The simpler of these (but will take more memory) is to stick them all into an array, and then sort and apply the union. We only need to define one new function to do it this way:
CREATE OR REPLACE FUNCTION _aggregate_union(int4range[])
RETURNS int4range AS $$
DECLARE
_range int4range;
_current int4range;
BEGIN
_current := (SELECT x FROM unnest($1) x ORDER BY x LIMIT 1);
FOR _range IN SELECT unnest($1) x ORDER BY x LOOP
IF _range && _current OR _range -|- _current THEN
_current := _current + _range;
ELSE
RETURN NULL;
END IF;
END LOOP;
RETURN _current;
END;
$$ LANGUAGE plpgsql;
CREATE AGGREGATE aggregate_union (int4range) (
stype = int4range[],
sfunc = array_append,
finalfunc = _aggregate_union
);
Lets test it out:
SELECT aggregate_union(value) FROM range_test;
aggregate_union
-----------------
[2,12)
(1 row)
Bingo.
But what about the other case? What if we care more about what data is missing?
After spending way too many hours on playing around with this, I hit on the idea of using a window function, lead
to get the data from the “next” row in the query.
SELECT
lower(value),
upper(value),
lead(lower(value)) OVER (ORDER BY lower(value) NULLS FIRST)
FROM
range_test
ORDER BY value;
This gets us most of the way. We can see the ones with upper
>= lead
indicate there is no gap between the ranges, so we can filter. However, we need to do this with a subquery to be able to get access to the columns correctly:
SELECT upper, lead FROM (
SELECT
lower(value),
upper(value),
lead(lower(value)) OVER (ORDER BY lower(value) NULLS FIRST)
FROM
range_test
ORDER BY value
) x WHERE upper < lead OR (lead IS NULL AND upper IS NOT NULL);
We can aggregate these into an array, and then prefix with an element if our first object is not infinite-lower-bounded.
CREATE OR REPLACE FUNCTION missing_ranges(int4range[])
RETURNS int4range[] AS $$
DECLARE
_range int4range;
_missing int4range[];
BEGIN
_missing := (SELECT
array_agg(int4range(upper, lead, '[)'))
FROM (
SELECT lower(x), upper(x), lead(lower(x)) OVER (ORDER BY lower(x) NULLS FIRST)

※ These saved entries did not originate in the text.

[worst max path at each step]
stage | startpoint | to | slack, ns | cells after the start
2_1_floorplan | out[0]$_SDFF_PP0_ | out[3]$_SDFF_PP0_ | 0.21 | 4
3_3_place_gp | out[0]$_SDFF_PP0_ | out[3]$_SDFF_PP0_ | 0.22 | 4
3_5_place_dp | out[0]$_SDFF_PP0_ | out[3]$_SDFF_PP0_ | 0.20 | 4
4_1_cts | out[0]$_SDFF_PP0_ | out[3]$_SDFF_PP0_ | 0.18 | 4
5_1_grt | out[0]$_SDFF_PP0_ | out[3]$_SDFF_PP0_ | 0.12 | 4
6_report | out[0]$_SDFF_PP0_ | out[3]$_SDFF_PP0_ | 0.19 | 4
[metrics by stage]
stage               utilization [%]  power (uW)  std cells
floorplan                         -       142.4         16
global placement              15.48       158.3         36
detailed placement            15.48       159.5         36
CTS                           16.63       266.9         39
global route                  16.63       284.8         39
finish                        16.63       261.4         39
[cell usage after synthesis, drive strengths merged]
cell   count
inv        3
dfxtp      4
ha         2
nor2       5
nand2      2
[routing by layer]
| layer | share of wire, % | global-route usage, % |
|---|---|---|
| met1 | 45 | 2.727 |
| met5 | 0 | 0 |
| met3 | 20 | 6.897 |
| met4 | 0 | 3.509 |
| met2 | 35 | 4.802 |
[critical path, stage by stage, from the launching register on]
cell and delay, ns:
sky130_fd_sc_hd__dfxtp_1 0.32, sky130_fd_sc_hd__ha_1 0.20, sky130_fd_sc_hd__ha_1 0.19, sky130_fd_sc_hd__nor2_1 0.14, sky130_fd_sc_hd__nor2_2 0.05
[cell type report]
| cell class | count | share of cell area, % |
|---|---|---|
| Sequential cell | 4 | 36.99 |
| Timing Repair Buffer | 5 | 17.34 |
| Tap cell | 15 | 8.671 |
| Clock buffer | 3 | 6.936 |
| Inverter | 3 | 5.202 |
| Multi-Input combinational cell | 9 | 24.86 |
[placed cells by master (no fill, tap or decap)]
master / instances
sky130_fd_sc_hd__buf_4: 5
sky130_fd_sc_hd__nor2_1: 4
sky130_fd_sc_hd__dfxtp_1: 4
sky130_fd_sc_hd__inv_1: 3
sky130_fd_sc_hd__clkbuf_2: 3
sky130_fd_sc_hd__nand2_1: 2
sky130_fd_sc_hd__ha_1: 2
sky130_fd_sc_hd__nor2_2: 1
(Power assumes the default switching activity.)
File: src/rtl/mem_arbiter.sv
// Shares one memory port between I-cache and D-cache: one owner per transaction,
// outstanding reads are drained before ownership changes, returns routed to the owner.
module mem_arbiter #(
    parameter int MAX_OUTSTANDING = 8,
    parameter int CNT_W           = 4
) (
    input  logic        clk,
    input  logic        rst,
    input  logic        ic_busy,
    input  logic        ic_mem_read,
    input  logic [15:0] ic_mem_addr,
    output logic        ic_grant,
    output logic        ic_ready,
    output logic        ic_mem_valid,
    output logic [15:0] ic_mem_data,
    input  logic        dc_busy,
    input  logic        dc_mem_read,
    input  logic        dc_mem_write,
    input  logic [15:0] dc_mem_addr,
    input  logic [15:0] dc_mem_wdata,
    output logic        dc_grant,
    output logic        dc_ready,
    output logic        dc_mem_valid,
    output logic [15:0] dc_mem_data,
    output logic        mem_en,
    output logic        mem_wr,
    output logic [15:0] mem_addr,
    output logic [15:0] mem_wdata,
    input  logic [15:0] mem_rdata,
    input  logic        mem_rvalid,
    output logic        protocol_err
);

    localparam logic [1:0] S_IDLE  = 2'd0;
    localparam logic [1:0] S_OWN_I = 2'd1;
    localparam logic [1:0] S_OWN_D = 2'd2;
    localparam logic [1:0] S_DRAIN = 2'd3;

    logic [1:0]       state;
    logic             owner_d;
    logic             last_d;
    logic [CNT_W-1:0] cnt;
    logic [CNT_W-1:0] cnt_nxt;
    logic             rd_acc;
    logic             ret_ok;

    assign ic_grant = (state == S_OWN_I);
    assign dc_grant = (state == S_OWN_D);
    assign ic_ready = ic_grant && (cnt < CNT_W'(MAX_OUTSTANDING));
    assign dc_ready = dc_grant && (cnt < CNT_W'(MAX_OUTSTANDING));

    // A D-cache write takes priority over a simultaneous read; that read is dropped.
    always_comb begin
        mem_en    = 1'b0;
        mem_wr    = 1'b0;
        mem_addr  = '0;
        mem_wdata = '0;
        rd_acc    = 1'b0;
        if (ic_ready && ic_mem_read) begin
            mem_en   = 1'b1;
            mem_addr = ic_mem_addr;
            rd_acc   = 1'b1;
        end else if (dc_ready && (dc_mem_read || dc_mem_write)) begin
            mem_en   = 1'b1;
            mem_wr   = dc_mem_write;
            mem_addr = dc_mem_addr;
            if (dc_mem_write) begin
                mem_wdata = dc_mem_wdata;
            end else begin
                rd_acc = 1'b1;
            end
        end
    end

    // Returns with nothing outstanding are stray and never forwarded.
    assign ret_ok       = mem_rvalid && (cnt != '0);
    assign ic_mem_valid = ret_ok && !owner_d;
    assign dc_mem_valid = ret_ok && owner_d;
    assign ic_mem_data  = ic_mem_valid ? mem_rdata : '0;
    assign dc_mem_data  = dc_mem_valid ? mem_rdata : '0;

    always_comb begin
        cnt_nxt = cnt;
        if (rd_acc && !ret_ok) begin
            cnt_nxt = cnt + CNT_W'(1);
        end else if (!rd_acc && ret_ok) begin
            cnt_nxt = cnt - CNT_W'(1);
        end
    end

    always_ff @(posedge clk or negedge rst) begin
        if (!rst) begin
            state        <= S_IDLE;
            owner_d      <= 1'b0;
            last_d       <= 1'b0;
            cnt          <= '0;
            protocol_err <= 1'b0;
        end else begin
            cnt <= cnt_nxt;
            if (mem_rvalid && (cnt == '0)) begin
                protocol_err <= 1'b1;
            end
            case (state)
                S_IDLE: begin
                    if (ic_busy && dc_busy) begin
                        owner_d <= !last_d;
                        state   <= last_d ? S_OWN_I : S_OWN_D;
                    end else if (ic_busy) begin
                        owner_d <= 1'b0;
                        state   <= S_OWN_I;
                    end else if (dc_busy) begin
                        owner_d <= 1'b1;
                        state   <= S_OWN_D;
                    end
                end
                S_OWN_I: begin
                    if (!ic_busy) begin
                        last_d <= 1'b0;
                        state  <= (cnt_nxt == '0) ? S_IDLE : S_DRAIN;
                    end
                end
                S_OWN_D: begin
                    if (!dc_busy) begin
                        last_d <= 1'b1;
                        state  <= (cnt_nxt == '0) ? S_IDLE : S_DRAIN;
                    end
                end
                S_DRAIN: begin
                    if (cnt_nxt == '0) begin
                        state <= S_IDLE;
                    end
                end
                default: state <= S_IDLE;
            endcase
        end
    end

endmodule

FROM unnest($1) x ORDER BY lower NULLS FIRST
) x
WHERE upper < lead OR (lead IS NULL AND upper IS NOT NULL)
);
_range := (SELECT x FROM unnest($1) x ORDER BY x LIMIT 1);
IF NOT lower_inf(_range) THEN
_missing := array_prepend(int4range(NULL, lower(_range), '[)'), _missing);
END IF;
RETURN _missing;
END;
$$ LANGUAGE plpgsql;
CREATE AGGREGATE missing_ranges (int4range) (
sfunc = array_append,
stype = int4range[],
finalfunc = missing_ranges
);
All too easy.
It is possible to rewrite this function just using SQL, but it’s not pretty:
SELECT array_agg(value)
FROM
(SELECT value
FROM
(SELECT int4range(UPPER, lead, '[)') AS value
FROM
(SELECT NULL AS LOWER,
NULL::integer AS UPPER,
LOWER(a.value) AS lead
FROM range_test a
ORDER BY a.value LIMIT 1) w
WHERE lead IS NOT NULL
UNION SELECT int4range(UPPER, lead, '[)')
FROM
(SELECT LOWER(b.value),
UPPER(b.value),
lead(LOWER(b.value)) OVER (ORDER BY LOWER(b.value) NULLS FIRST)
FROM range_test b
ORDER BY b.value) x
WHERE UPPER IS NOT NULL
AND (LEAD IS NULL OR UPPER < lead)
) y
ORDER BY value) z;
I haven’t tried to see which is faster.